Personal information
- Full name: Hlib Hennadiyovych Bukhal
- Date of birth: 12 November 1995 (age 30)
- Place of birth: Kyiv, Ukraine
- Height: 1.90 m (6 ft 3 in)
- Position: Centre-back

Team information
- Current team: Ulytau
- Number: 25

Youth career
- 2008–2010: Zmina-Obolon Kyiv
- 2010: Zirka Kyiv
- 2011–2012: Arsenal Kyiv

Senior career*
- Years: Team / Apps / (Gls)
- 2012–2013: Arsenal Kyiv / 0 / (0)
- 2014: Metalist Kharkiv / 0 / (0)
- 2015: Arsenal Kyiv / 10 / (1)
- 2016: Metalist Kharkiv / 0 / (0)
- 2017: Chaika Kyiv-Sviatoshyn Raion / 9 / (2)
- 2017–2018: Lviv / 15 / (2)
- 2018: → Oleksandriya (loan) / 7 / (1)
- 2018–2021: Oleksandriya / 30 / (0)
- 2022: Kryvbas Kryvyi Rih / 0 / (0)
- 2022: → Sigma Olomouc B (loan) / 10 / (1)
- 2022: Hebar Pazardzhik / 14 / (1)
- 2023: Chojniczanka Chojnice / 14 / (0)
- 2023–2025: Resovia / 48 / (1)
- 2025–2026: Van / 10 / (0)
- 2026–: Ulytau / 15 / (0)

International career
- 2017: Ukraine (students)

= Hlib Bukhal =

Ukrainian footballer

Hlib Hennadiyovych Bukhal (Гліб Геннадійович Бухал; born 12 November 1995) is a Ukrainian professional footballer who plays as a centre-back for Kazakhstan Premier League club Ulytau.

==Career==
Bukhal is a product of the different Kyivan Youth Sportive Schools.

He spent his early career playing in the Ukrainian Premier League Reserves for Arsenal Kyiv and Metalist Kharkiv, before appearing for Arsenal and Lviv in the Ukrainian Second League.

He was the member of the Ukraine student football team at the 2017 Summer Universiade in Taipei. In January 2022, he moved to Kryvbas Kryvyi Rih in Ukrainian First League.

In July 2022, Bukhal joined Bulgarian team Hebar Pazardzhik.

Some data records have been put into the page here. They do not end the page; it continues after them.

===== src/rtl/alu_control_sequencer_pkg.sv =====
// rtl/alu_control_sequencer_pkg.sv - shared ALU op codes, control classes, funct codes, FSM states
// Purpose: single source of the 4-bit ALUOperation encoding and the decode rule used by the
//          control sequencer, the ALU and the main control unit.
// Ports:   none (package).
package alu_control_sequencer_pkg;

   // ALUOperation codes presented to the ALU
   localparam logic [3:0] OP_AND      = 4'b0000;
   localparam logic [3:0] OP_OR       = 4'b0001;
   localparam logic [3:0] OP_NOR      = 4'b0010;
   localparam logic [3:0] OP_ADD      = 4'b0011;
   localparam logic [3:0] OP_SUB      = 4'b0100;
   localparam logic [3:0] OP_INC      = 4'b0101;
   localparam logic [3:0] OP_MULTPLUS = 4'b0110;
   localparam logic [3:0] OP_NOP      = 4'b1111;

   // ALUOp class codes from the main control unit
   localparam logic [2:0] ALUOP_ADD   = 3'b000;
   localparam logic [2:0] ALUOP_SUB   = 3'b001;
   localparam logic [2:0] ALUOP_RTYPE = 3'b010;
   localparam logic [2:0] ALUOP_OR    = 3'b011;
   localparam logic [2:0] ALUOP_AND   = 3'b100;
   localparam logic [2:0] ALUOP_INC   = 3'b101;

   // R-type funct field codes
   localparam logic [5:0] FN_ADD  = 6'b100000;
   localparam logic [5:0] FN_SUB  = 6'b100010;
   localparam logic [5:0] FN_AND  = 6'b100100;
   localparam logic [5:0] FN_OR   = 6'b100101;
   localparam logic [5:0] FN_NOR  = 6'b100111;
   localparam logic [5:0] FN_MULT = 6'b011000;

   typedef enum logic [1:0] {
      ST_IDLE = 2'b00,
      ST_MUL  = 2'b01,
      ST_DONE = 2'b10
   } seq_state_t;

   typedef struct packed {
      logic       illegal;
      logic [3:0] op;
   } decode_t;

   // Undecodable combinations resolve to NOP so the ALU produces 0 while Illegal is flagged.
   function automatic decode_t decode_op(input logic [2:0] alu_op, input logic [5:0] funct);
      decode_t d;
      d.illegal = 1'b0;
      d.op      = OP_NOP;
      case (alu_op)
         ALUOP_ADD: d.op = OP_ADD;
         ALUOP_SUB: d.op = OP_SUB;
         ALUOP_OR:  d.op = OP_OR;
         ALUOP_AND: d.op = OP_AND;
         ALUOP_INC: d.op = OP_INC;
         ALUOP_RTYPE: begin
            case (funct)
               FN_ADD:  d.op = OP_ADD;
               FN_SUB:  d.op = OP_SUB;
               FN_AND:  d.op = OP_AND;
               FN_OR:   d.op = OP_OR;
               FN_NOR:  d.op = OP_NOR;
               FN_MULT: d.op = OP_MULTPLUS;
               default: d.illegal = 1'b1;
            endcase
         end
         default: d.illegal = 1'b1;
      endcase
      return d;
   endfunction

endpackage


===== src/rtl/alu_control_sequencer_mult_shift_add.sv =====
// rtl/alu_control_sequencer_mult_shift_add.sv - iterative shift-add multiplier with +1 on completion
// Purpose: computes ((A*B) mod 2^WIDTH) + 1 one partial product per stepped cycle.
// Ports:
//   clk, reset     clock, synchronous active-high reset
//   i_start        load operands, clear accumulator and counter
//   i_step         perform one shift-add iteration
//   i_a, i_b       operands, sampled on i_start
//   o_last         current step is the final iteration
//   o_done         1-cycle pulse, o_result updated
//   o_result       held result of the last completed multiply
module mult_shift_add
   import alu_control_sequencer_pkg::*;
#(
   parameter int WIDTH = 32,
   parameter int CNT_W = 6
) (
   input  logic             clk,
   input  logic             reset,
   input  logic             i_start,
   input  logic             i_step,
   input  logic [WIDTH-1:0] i_a,
   input  logic [WIDTH-1:0] i_b,
   output logic             o_last,
   output logic             o_done,
   output logic [WIDTH-1:0] o_result
);

   logic [WIDTH-1:0] r_a;
   logic [WIDTH-1:0] r_b;
   logic [WIDTH-1:0] r_acc;
   logic [CNT_W-1:0] r_cnt;
   logic             r_done;
   logic [WIDTH-1:0] r_result;

   logic [WIDTH-1:0] w_acc_next;
   logic             w_last;

   assign w_acc_next = r_acc + (r_b[0] ? r_a : '0);
   assign w_last     = (r_cnt == CNT_W'(WIDTH - 1));

   always_ff @(posedge clk) begin
      if (reset) begin
         r_a      <= '0;
         r_b      <= '0;
         r_acc    <= '0;
         r_cnt    <= '0;
         r_done   <= 1'b0;
         r_result <= '0;
      end else begin
         r_done <= 1'b0;
         if (i_start) begin
            r_a   <= i_a;
            r_b   <= i_b;
            r_acc <= '0;
            r_cnt <= '0;
         end else if (i_step) begin
            r_acc <= w_acc_next;
            r_a   <= r_a << 1;
            r_b   <= r_b >> 1;
            r_cnt <= r_cnt + CNT_W'(1);
            // Final partial product folds straight into the result so it is ready with the pulse.
            if (w_last) begin
               r_done   <= 1'b1;
               r_result <= w_acc_next + {{(WIDTH-1){1'b0}}, 1'b1};
            end
         end
      end
   end

   assign o_last   = w_last;
   assign o_done   = r_done;
   assign o_result = r_result;

endmodule


===== src/rtl/alu_control_sequencer.sv =====
// rtl/alu_control_sequencer.sv - ALUOp/funct decoder with stalling shift-add multiply sequencer
// Purpose: drives the 4-bit ALUOperation to the execute-stage ALU; runs MULTPLUS locally over
//          WIDTH cycles while holding the pipeline via Stall.
// Ports:
//   clk, reset     clock, synchronous active-high reset
//   Issue          new instruction valid (accepted only in IDLE)
//   ALUOp          control-unit class code
//   ALUFunction    R-type funct field
//   A, B           multiply operands, sampled on an accepted MULTPLUS
//   ALUOperation   registered op code to the ALU
//   Illegal        1-cycle pulse for an undecodable ALUOp/funct
//   Stall          high while the multiply iterates
//   MulDone        1-cycle pulse, MulResult valid
//   MulResult      ((A*B) mod 2^WIDTH) + 1, held until next MulDone or reset
module alu_control_sequencer
   import alu_control_sequencer_pkg::*;
#(
   parameter int WIDTH = 32,
   parameter int CNT_W = 6
) (
   input  logic             clk,
   input  logic             reset,
   input  logic             Issue,
   input  logic [2:0]       ALUOp,
   input  logic [5:0]       ALUFunction,
   input  logic [WIDTH-1:0] A,
   input  logic [WIDTH-1:0] B,
   output logic [3:0]       ALUOperation,
   output logic             Illegal,
   output logic             Stall,
   output logic             MulDone,
   output logic [WIDTH-1:0] MulResult
);

   seq_state_t r_state;
   seq_state_t w_next_state;

   logic [3:0] r_alu_operation;
   logic       r_illegal;

   decode_t    w_dec;
   logic [3:0] w_op_d;
   logic       w_illegal_d;
   logic       w_start;
   logic       w_step;
   logic       w_last;

   assign w_dec = decode_op(ALUOp, ALUFunction);

   always_ff @(posedge clk) begin
      if (reset) begin
         r_state         <= ST_IDLE;
         r_alu_operation <= OP_NOP;
         r_illegal       <= 1'b0;
      end else begin
         r_state         <= w_next_state;
         r_alu_operation <= w_op_d;
         r_illegal       <= w_illegal_d;
      end
   end

   // Issue outside IDLE (MUL or DONE) is dropped entirely: no decode, no Illegal pulse.
   always_comb begin
      w_next_state = r_state;
      w_op_d       = OP_NOP;
      w_illegal_d  = 1'b0;
      w_start      = 1'b0;
      w_step       = 1'b0;
      case (r_state)
         ST_IDLE: begin
            if (Issue) begin
               if (!w_dec.illegal && (w_dec.op == OP_MULTPLUS)) begin
                  w_start      = 1'b1;
                  w_next_state = ST_MUL;
               end else begin
                  w_op_d      = w_dec.op;
                  w_illegal_d = w_dec.illegal;
               end
            end
         end
         ST_MUL: begin
            w_step = 1'b1;
            if (w_last) begin
               w_next_state = ST_DONE;
            end
         end
         ST_DONE: begin
            w_next_state = ST_IDLE;
         end
         default: begin
            w_next_state = ST_IDLE;
         end
      endcase
   end

   mult_shift_add #(
      .WIDTH (WIDTH),
      .CNT_W (CNT_W)
   ) u_mult (
      .clk      (clk),
      .reset    (reset),
      .i_start  (w_start),
      .i_step   (w_step),
      .i_a      (A),
      .i_b      (B),
      .o_last   (w_last),
      .o_done   (MulDone),
      .o_result (MulResult)
   );

   assign ALUOperation = r_alu_operation;
   assign Illegal      = r_illegal;
   assign Stall        = (r_state == ST_MUL);

endmodule


===== config.mk =====
export PLATFORM = sky130hd
export DESIGN_NAME = alu_control_sequencer
export DESIGN_NICKNAME = d
export VERILOG_FILES = /design/src/rtl/alu_control_sequencer_pkg.sv /design/src/rtl/alu_control_sequencer_mult_shift_add.sv /design/src/rtl/alu_control_sequencer.sv
export SDC_FILE = /design/constraint.sdc
export NUM_CORES = 1
export LEC_CHECK = 0
export BUFFER_PORTS_ARGS = -buffer_cell sky130_fd_sc_hd__buf_2
export CAP_MARGIN = 20
export CORE_UTILIZATION = 60
export CTS_BUF_LIST = sky130_fd_sc_hd__clkbuf_8
export CTS_CLUSTER_DIAMETER = 100
export DETAILED_ROUTE_END_ITERATION = 10
export PLACE_DENSITY = 0.83
export SYNTH_ARGS = -nofsm -noshare
export SYNTH_HDL_FRONTEND = slang
export SYNTH_HIERARCHICAL = 1
export SYNTH_SLANG_ARGS = --single-unit
export TNS_END_PERCENT = 30

===== constraint.sdc =====
create_clock -name clk -period 5 [get_ports clk]
set_clock_uncertainty 0.05 [all_clocks]
set_input_delay 0.5 -clock clk [delete_from_list [all_inputs] [get_ports clk]]
set_output_delay 0.5 -clock clk [all_outputs]
set_load 0.005 [all_outputs]

# Word-level counts from Yosys, hierarchy flattened
# Cells that the tools add are included.
classes:
  muxes: 18
  n_bitwise: 4
  reduce_logical: 12
  n_eq_ne: 17
  n_addsub: 3
op_table:
  columns: ["cell", "n"]
  rows:
  - ["$mux 32", 5]
  - ["$pmux 4 s6", 2]
  - ["$add 32x1->32 const B", 1]
  - ["$add 32x32->32", 1]
  - ["$eq 6x6->1 const B", 5]
  - ["$eq 6x5->1 const B", 2]
  - ["$add 6x1->6 const B", 1]
  - ["$eq 3x2->1 const B", 2]
  - ["$eq 3x3->1 const B", 2]
  - ["$mux 1", 6]
  - ["$mux 2", 3]
  - ["$reduce_and 3->1", 2]
  - ["$reduce_or 6->1", 1]
  - ["$reduce_or 5->1", 1]
  - ["$eq 4x3->1 const B", 1]
  - ["$ne 2x2->1 const B", 2]
  - ["$not 1->1", 4]
  - ["$pmux 2 s2", 1]
  - ["$reduce_or 4->1", 1]
  - ["$eq 3x1->1 const B", 1]
  - ["$logic_not 3->1", 1]
  - ["$reduce_or 3->1", 1]
  - ["$eq 2x1->1 const B", 1]
  - ["$logic_not 2->1", 1]
  - ["other kinds (6)", 6]
word_totals:
  out_inout_bits: 39
  inputBits: 76
  ff_bits: 142
  wordCells: 63

# Longest topological paths before layout
depth:
  ltp_word: 11
  mapped_depth: 14
  depth_no_buf: 13

# By module
# The synthesis kept the hierarchy.
by_module_without_submodules:
  columns: ["module", "area_per_inst_um2", "instances", "cells_each"]
  rows:
  - ["mult_shift_add", 8164.1, 1, 1016]
  - ["alu_control_sequencer", 444.2, 1, 51]

# Worst setup path before layout
# Ideal clock, no wire load.
synth_path:
  kind: "register to register"
  start: "register u_mult.r_b[0]"
  end: "register u_mult.r_result[31], in the netlist u_mult/o_result[31]"
  t_arrival_ns: 3.407
  stages_incl_launch_ff: 15
  setup_time_ns: 0.114
  setup_slack_ns: 1.429
  synth_period_minus_slack_ns: 3.571
  path_cell_list: "dfxtp_1 > clkbuf_1 > and2_1 > ha_1 > fa_1 > a211oi_2 > nor2_1 > xor2_1 > nand4_2 > nor4b_2 > and3_1 > and4_4 > nand4_1 > xor2_1 > a21o_1"
synth_via:
  elab_chain_cells: 3
synth_lines:
  columns: ["element", "line_no", "source"]
  rows:
  - ["from (decl)", "alu_control_sequencer_mult_shift_add.sv:29", "logic [WIDTH-1:0] r_b;"]
  - ["from (signal assigned)", "alu_control_sequencer_mult_shift_add.sv:53", "r_b <= i_b;"]
  - ["from (signal assigned)", "alu_control_sequencer_mult_shift_add.sv:59", "r_b <= r_b >> 1;"]
  - ["$mux 32", "alu_control_sequencer_mult_shift_add.sv:38", "assign w_acc_next = r_acc + (r_b[0] ? r_a : '0);"]
  - ["$add 32x32->32", "alu_control_sequencer_mult_shift_add.sv:38", null]
  - ["$add 32x1->32", "alu_control_sequencer_mult_shift_add.sv:64", "r_result <= w_acc_next + {{(WIDTH-1){1'b0}}, 1'b1};"]
  - ["to (signal assigned)", "alu_control_sequencer_mult_shift_add.sv:64", null]
  - ["to (decl)", "alu_control_sequencer_mult_shift_add.sv:33", "logic [WIDTH-1:0] r_result;"]
# No other way between the ends.
# A chain may end at the register's enable or synchronous reset.

# Worst setup path in the final report
layout_path:
  start: "register u_mult.r_b[0]"
  end: "register u_mult.r_result[27], in the netlist u_mult/o_result[27]"
# The elaborated chain is that of the path after synthesis.

==> summary.txt <==
Detailed routing
  • Avg WL per Cell: 14.2 µm
  • Final WL: approximately 19000 µm
  • Iteration-0 DRC Markers: slightly below 500
  • # DRC: 0
  • Total iterations of the first detailed-routing run: 7
  • Post-route ant nets: 0
  • Vias per cell: around 5.7
  • Via count: 7628

Synthesis
  • Commonest cells post-synth: 234 x nor2_1, 142 x dfxtp_1, 107 x a21oi_1
  • Synth Flop Type: dfxtp_1
  • Post-synth EDFFs: 0
  • Syn Std Cell Area: between 8000 and 9000 µm²
  • Synthesized flop and latch total: between 100 and 150
  • Register area share after synthesis: approximately 33%
  • Syn Nets: 1177
  • Distinct cells, synth: between 70 and 80
  • Yosys Warn Count: 6
  • Syn_area_per_cell: 8.07 µm²
  • Top-area cell type share of the netlist area: approximately a third
  • Top-count cell post-synth: nor2_1
  • Fraction of registers with async set or reset after synthesis: 0%
  • Mapped Cells: 1067
  • Area leader, netlist: dfxtp_1
  • Area contributors post-synth: dfxtp_1 33%, mux2i_1 10%, nor2_1 10%, a21oi_1 6.2%, ha_1 4.8%

Timing
  • RSZ-0062 raised after global routing: false
  • Final setup vio count: 0
  • Period utilisation layout: a little over four fifths
  • Fmax: roughly 240 MHz
  • Final setup margin: approximately 0.76 ns
  • Final Max Slew Viols: 0
  • Min Tclk post-route: 4.24 ns
  • Hold Fails Final Rpt: 0
  • Setup TNS: 0 ns
  • Least-Margin Pin Slew: approximately 0.85 ns
  • Worst rel slew slack: between 40% and 50%

Finish
  • Share of layout cells above drive strength 1: about 17%
  • Final #Nets: roughly 1300
  • Antenna cell count: 0
  • Final instance area: between 9000 and 10000 µm²
  • Area grow syn2layout: 11.8%

Placement
  • Placer congestion estimate: roughly 0.91
  • Pre-CTS setup slack: 0.815 ns
  • DPL Wire Length: roughly 14000 µm
  • DP Area: about 9200 µm²
  • Port-buffer cells: 114

Status
  • Status: completed

Die
  • Top Ports: about 120
  • Initial Utilization: 61.8%
  • Rows: 43
  • Full die area: roughly 15000 µm²
  • Core area: 13900 µm²
  • Die X: approximately 120 µm
  • Chip height: about 120 µm

CTS
  • CTS Buf Count: 17
  • Hold-fix buffers at CTS: 0
  • TritonCTS clock tree: done
  • Postcts setup bufs: 0
  • Sink Count: about 140
  • Post-cts gate resize count: 0
  • Root Driver: clkbuf_8
  • H-tree depth: 4
  • Clk pin slew, worst setup/hold paths: about 0.080 ns
  • Max Buffers Root-to-Sink: 2
  • Clk_lat worst skew: ~0.46 ns

Global route
  • Pin count of the biggest net entering global routing: 93
  • Initial antenna violation count: 0
  • Vias in the first global route: 6589
  • Global Route Usage Sum: a little over a quarter
  • Total congestion overflow: 0
  • Global-route wire length before repair: around 31000 µm

Critical path
  • Crit end category: flop
  • Critical Path Source Type: flop
  • Worst path required time: roughly 5.3 ns
  • Stages on worst setup path: 13
  • Critical path data arrival time: between 4 and 5 ns
  • Maximum fanout along the worst path: 33
  • Buffers plus inverters on the worst setup path: 0
  • R2R cell count: 13
  • Sequence of cells on the critical path: and2_1 -> ha_1 -> fa_1 -> a211oi_2 -> nor2_1 -> xor2_1 -> nand4_2 -> nor4b_2 -> nand3_1 -> nor2_2 -> nand4_1 -> xnor2_1 -> a211oi_1
  • Cell family with most CP delay: simple AND/OR/NAND/NOR gates
  • Slowest stage delay, CP: approximately 0.58 ns
  • Slowest-stage cell, CP: dfxtp_1
  • CP Class: flop to flop

Power and ir drop
  • Worst VDD drop: roughly 0.20 mV
  • PD cells: around 220 nW/µm²
  • Static leakage: ~3.8 nW

Worst hold path
  • Worst Hold Path Cells: 3
  • Hold crit path type: input port to flop

Flow run
  • Max-cap violations: 0
## cell families after synthesis
kind of cell | count (synthesis) | synth area share, %
AND/OR/NAND/NOR | 443 | 25.1
AO/OA/AOI/OAI | 227 | 17.4
flip-flops | 142 | 33.0
multiplexers | 88 | 10.2
buffers and inverters | 79 | 3.75
XOR/XNOR | 54 | 5.49
adder cells (fa/ha/maj) | 34 | 5.03
## registers in the layout (all words and copies together), names as in the netlist
register         cells
u_mult/r_cnt         6
Illegal              1
r_state              2
u_mult/o_result     32
u_mult/r_b          32
u_mult/o_done        1
u_mult/r_acc        32
ALUOperation         4
u_mult/r_a          32
## per-stage QoR
stage          cells  power [mW]  util [%]  hold WS, ns
6_report        1335        2.14      69.0        0.222
4_1_cts         1335        2.16      69.0        0.200
3_5_place_dp    1304        1.23      66.1        0.397
5_1_grt         1335        2.22      69.0        0.207
3_3_place_gp    1304        1.23      66.1        0.388
2_1_floorplan   1067        1.19         -        0.386
## area by class of cell
cell class | count | area (µm²)
clock inverters | 12 | 146
clock buffers | 19 | 262
inverters | 14 | 52.6
well taps | 180 | 225
fillers | 1195 | 4310
flip-flops and latches | 142 | 2840
repair buffers | 122 | 633
multi-input cells | 846 | 5460
## per-layer routing
layer,up-vias,wire [µm],global-route usage [%]
li1,3909,-,-
met1,3452,9080,36.7
met2,248,8120,38.6
met3,19,1560,7.02
met4,0,248,8.26
met5,-,0,0
## worst register-to-register path: cells and delay by family (launching register included)
kind            cells  cell delay (ns)
flops               1             0.58
fa+ha+maj           2             0.64
xor+xnor            2             0.56
simple gates        7             1.72
compound gates      2             0.60
## path summary, 6_finish.rpt
kind / from / end / slack [ns]
max: u_mult/r_b[0] / u_mult/o_result[27] / 0.76
min: B[31] / u_mult/r_b[31] / 0.22
max reg2reg: u_mult/r_b[0] / u_mult/o_result[27] / 0.76
min reg2reg: u_mult/o_result[21] / u_mult/o_result[21] / 0.43
## cells in the final DEF (no fill, tap or decap), types with 4 or more instances in the layout
cell and instances:
a21oi_2 4, nor3b_1 6, nand3_1 16, nand2_1 55, o21ai_1 4, o21ai_0 21, nor2b_1 5, nor3_2 4
a21o_1 4, nand4_1 18, a21oi_1 107, and3_1 11, mux2i_1 88, a211oi_2 5, xor2_1 36, ha_1 33
clkbuf_8 19, or3_1 6, o21a_1 4, o211ai_1 8, xnor2_1 18, a31oi_1 4, and2_1 41, inv_1 16
dfxtp_1 142, a211oi_1 35, buf_4 9, nor2_1 233, nor3_1 13, buf_2 113
## power by group
part | switching [mW] | leakage (nW) | internal [mW] | total (mW)
logic | 0.0390 | 2.47 | 0.0306 | 0.0696
registers | 0.000726 | 1.14 | 1.13 | 1.13
clock network | 0.428 | 0.214 | 0.512 | 0.940
No activity file was read; power rests on OpenSTA's default activity.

On 16 January 2023, Bukhal joined Polish I liga side Chojniczanka Chojnice on a half-a-year contract, with an option for another year.

On 1 July 2023, Resovia announced the signing of Bukhal on a two-year deal.

On 3 September 2025, Bukhal signed for Armenian Premier League side Van.